La caratterizzazione dei personaggi è messa in evidenza anche da Franck-Emmanuel Comte che continua a raccontare gli elementi salienti di questo oratorio.
«I protagonisti, Adamo ed Eva hanno la musica più espressiva e più interessante dal punto di vista armonico, ma anche gli altri personaggi come il Serpente o la Morte, sono molto interessanti per l’orchestrazione originale. La Morte canta accompagnata dagli archi e dalle trombe con la sordina, probabilmente utilizzata per la prima volta nella musica barocca, ma bisogna dire che ciascuna figura è tratteggiata da una orchestra sorprendente con una vera e propria teatralizzazione sonora che stimola l’immaginazione degli ascoltatori. Dio è sempre accompagnato da una doppia orchestra, e quando si infuria si sentono trombe, percussioni e altri strumenti, con una formazione di ventotto musicisti, più i sei cantanti solisti».

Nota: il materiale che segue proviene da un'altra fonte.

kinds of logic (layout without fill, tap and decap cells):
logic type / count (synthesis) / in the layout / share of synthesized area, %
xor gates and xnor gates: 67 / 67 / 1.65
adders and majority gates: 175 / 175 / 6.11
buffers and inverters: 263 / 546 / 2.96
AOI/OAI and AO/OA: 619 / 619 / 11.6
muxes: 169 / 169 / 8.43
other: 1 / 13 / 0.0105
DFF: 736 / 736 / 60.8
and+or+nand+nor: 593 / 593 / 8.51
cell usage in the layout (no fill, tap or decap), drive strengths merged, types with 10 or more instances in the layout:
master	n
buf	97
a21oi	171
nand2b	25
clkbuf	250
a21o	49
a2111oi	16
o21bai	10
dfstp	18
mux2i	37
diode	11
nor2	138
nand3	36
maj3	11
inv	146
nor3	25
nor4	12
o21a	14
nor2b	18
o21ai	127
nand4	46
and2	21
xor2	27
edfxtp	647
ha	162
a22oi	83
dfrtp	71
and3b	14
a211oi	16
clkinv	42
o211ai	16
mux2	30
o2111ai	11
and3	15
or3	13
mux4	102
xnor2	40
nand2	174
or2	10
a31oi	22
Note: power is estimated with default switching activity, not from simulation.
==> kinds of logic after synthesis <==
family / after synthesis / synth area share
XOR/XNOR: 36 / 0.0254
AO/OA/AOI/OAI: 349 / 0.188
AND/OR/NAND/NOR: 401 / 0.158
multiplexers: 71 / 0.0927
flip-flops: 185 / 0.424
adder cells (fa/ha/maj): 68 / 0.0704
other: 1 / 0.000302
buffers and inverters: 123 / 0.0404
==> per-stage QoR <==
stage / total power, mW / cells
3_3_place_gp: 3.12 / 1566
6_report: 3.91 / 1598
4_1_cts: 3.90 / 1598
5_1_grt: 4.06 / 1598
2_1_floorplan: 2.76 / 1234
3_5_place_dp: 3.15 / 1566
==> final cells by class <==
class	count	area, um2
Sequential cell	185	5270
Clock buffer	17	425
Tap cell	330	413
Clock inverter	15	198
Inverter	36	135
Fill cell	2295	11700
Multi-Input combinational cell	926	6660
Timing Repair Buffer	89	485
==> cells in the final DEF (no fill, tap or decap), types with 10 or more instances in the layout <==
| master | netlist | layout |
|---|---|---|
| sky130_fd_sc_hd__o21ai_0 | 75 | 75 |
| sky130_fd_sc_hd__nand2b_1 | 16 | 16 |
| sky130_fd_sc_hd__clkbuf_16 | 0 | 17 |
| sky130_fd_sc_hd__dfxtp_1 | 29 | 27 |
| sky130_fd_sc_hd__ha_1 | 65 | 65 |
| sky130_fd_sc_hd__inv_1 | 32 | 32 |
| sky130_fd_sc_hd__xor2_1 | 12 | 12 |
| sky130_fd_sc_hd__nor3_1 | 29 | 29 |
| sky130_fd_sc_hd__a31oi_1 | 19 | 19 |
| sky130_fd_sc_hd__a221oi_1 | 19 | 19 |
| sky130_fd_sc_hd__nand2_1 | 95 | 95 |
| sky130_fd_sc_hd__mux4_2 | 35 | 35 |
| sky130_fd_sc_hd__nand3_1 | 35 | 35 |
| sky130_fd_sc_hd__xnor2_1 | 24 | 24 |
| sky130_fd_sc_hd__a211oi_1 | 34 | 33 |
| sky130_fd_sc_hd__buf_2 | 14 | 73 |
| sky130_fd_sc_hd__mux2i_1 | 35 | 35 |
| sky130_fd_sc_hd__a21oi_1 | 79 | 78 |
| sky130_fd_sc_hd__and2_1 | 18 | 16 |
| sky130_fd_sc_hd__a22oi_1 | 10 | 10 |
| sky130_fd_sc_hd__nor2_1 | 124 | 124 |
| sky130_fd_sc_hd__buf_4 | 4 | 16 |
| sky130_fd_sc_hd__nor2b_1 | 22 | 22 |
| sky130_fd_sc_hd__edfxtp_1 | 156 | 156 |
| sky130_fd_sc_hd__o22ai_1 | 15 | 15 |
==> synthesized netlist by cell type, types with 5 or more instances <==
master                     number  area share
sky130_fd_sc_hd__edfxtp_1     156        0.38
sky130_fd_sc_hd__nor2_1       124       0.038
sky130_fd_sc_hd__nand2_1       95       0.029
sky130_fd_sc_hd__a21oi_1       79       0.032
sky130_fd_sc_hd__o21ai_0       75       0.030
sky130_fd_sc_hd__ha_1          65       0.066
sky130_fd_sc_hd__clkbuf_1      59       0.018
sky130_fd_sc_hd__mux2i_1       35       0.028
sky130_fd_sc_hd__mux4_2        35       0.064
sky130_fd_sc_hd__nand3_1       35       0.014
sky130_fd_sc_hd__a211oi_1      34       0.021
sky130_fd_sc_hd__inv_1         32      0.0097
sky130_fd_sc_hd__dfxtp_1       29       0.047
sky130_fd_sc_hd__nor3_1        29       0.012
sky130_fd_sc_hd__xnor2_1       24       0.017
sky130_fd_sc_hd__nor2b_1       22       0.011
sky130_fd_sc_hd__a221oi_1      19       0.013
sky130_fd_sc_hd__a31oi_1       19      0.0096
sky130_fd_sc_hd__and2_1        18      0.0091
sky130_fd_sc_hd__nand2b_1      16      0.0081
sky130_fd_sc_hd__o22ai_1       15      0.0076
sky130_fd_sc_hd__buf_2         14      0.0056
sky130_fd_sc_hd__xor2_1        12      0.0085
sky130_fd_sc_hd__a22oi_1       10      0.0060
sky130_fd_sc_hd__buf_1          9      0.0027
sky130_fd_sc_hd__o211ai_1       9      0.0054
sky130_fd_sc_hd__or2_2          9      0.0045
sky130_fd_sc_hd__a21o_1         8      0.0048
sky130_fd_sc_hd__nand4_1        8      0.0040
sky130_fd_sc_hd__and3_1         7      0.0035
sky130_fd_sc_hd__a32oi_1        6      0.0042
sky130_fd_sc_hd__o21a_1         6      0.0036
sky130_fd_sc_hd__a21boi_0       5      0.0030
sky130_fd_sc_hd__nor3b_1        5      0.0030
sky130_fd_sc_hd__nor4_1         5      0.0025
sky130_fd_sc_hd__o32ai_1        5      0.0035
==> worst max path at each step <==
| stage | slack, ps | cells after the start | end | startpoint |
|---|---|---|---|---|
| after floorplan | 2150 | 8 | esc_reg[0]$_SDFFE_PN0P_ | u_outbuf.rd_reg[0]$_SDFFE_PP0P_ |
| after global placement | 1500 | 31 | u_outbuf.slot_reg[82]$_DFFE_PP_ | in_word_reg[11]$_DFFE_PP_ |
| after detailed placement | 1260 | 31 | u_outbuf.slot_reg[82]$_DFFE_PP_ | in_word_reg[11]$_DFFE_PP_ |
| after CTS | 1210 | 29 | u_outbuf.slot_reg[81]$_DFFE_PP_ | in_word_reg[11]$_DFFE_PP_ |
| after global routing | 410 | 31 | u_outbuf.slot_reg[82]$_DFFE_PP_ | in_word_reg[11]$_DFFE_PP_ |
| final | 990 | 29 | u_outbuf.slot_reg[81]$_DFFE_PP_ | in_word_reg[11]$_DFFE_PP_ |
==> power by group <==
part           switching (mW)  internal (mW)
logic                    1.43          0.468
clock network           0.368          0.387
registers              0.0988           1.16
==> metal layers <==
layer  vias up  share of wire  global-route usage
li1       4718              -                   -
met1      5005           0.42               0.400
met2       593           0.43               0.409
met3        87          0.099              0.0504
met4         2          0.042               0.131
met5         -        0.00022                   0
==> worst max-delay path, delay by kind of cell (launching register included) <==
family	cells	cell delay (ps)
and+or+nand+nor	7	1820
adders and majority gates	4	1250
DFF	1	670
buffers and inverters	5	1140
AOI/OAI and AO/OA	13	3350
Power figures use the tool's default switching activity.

Dunque riassumendo non sappiamo per chi sia stato composto e come questa partitura sia finita a Lione?
«È la sola copia oggi conosciuta di questo oratorio, e non sappiamo esattamente ma potrebbe essere stato scritto nel 1697 o 1698 per il Palazzo Ducale di Modena e per l’ambiente delle dame e dei cavalieri dell’aristocrazia. Ci sono dettagli particolari dell’orchestrazione, che riguardano per esempio i passaggi di tre violoncelli soli, e poi di una tiorba solista, pensati forse per permettere ai nobili di esibirsi…
All’inizio del Settecento a Lione si erano formate delle società musicali di amatori e professionisti e c’erano due orchestre. Una era quella della Académie des beaux-arts, che ha costituito un fondo di musiche italiane e francese. I melomani si ritrovavano per ascoltare musiche diverse da quelle proposte dall’Opera che a Lione era legata a Lully. Nella nostra città c’erano molti musicisti italiani, in particolare violinisti e maestri di ballo, che hanno certamente contribuito a diffondere le musiche che arrivavano dall’Italia».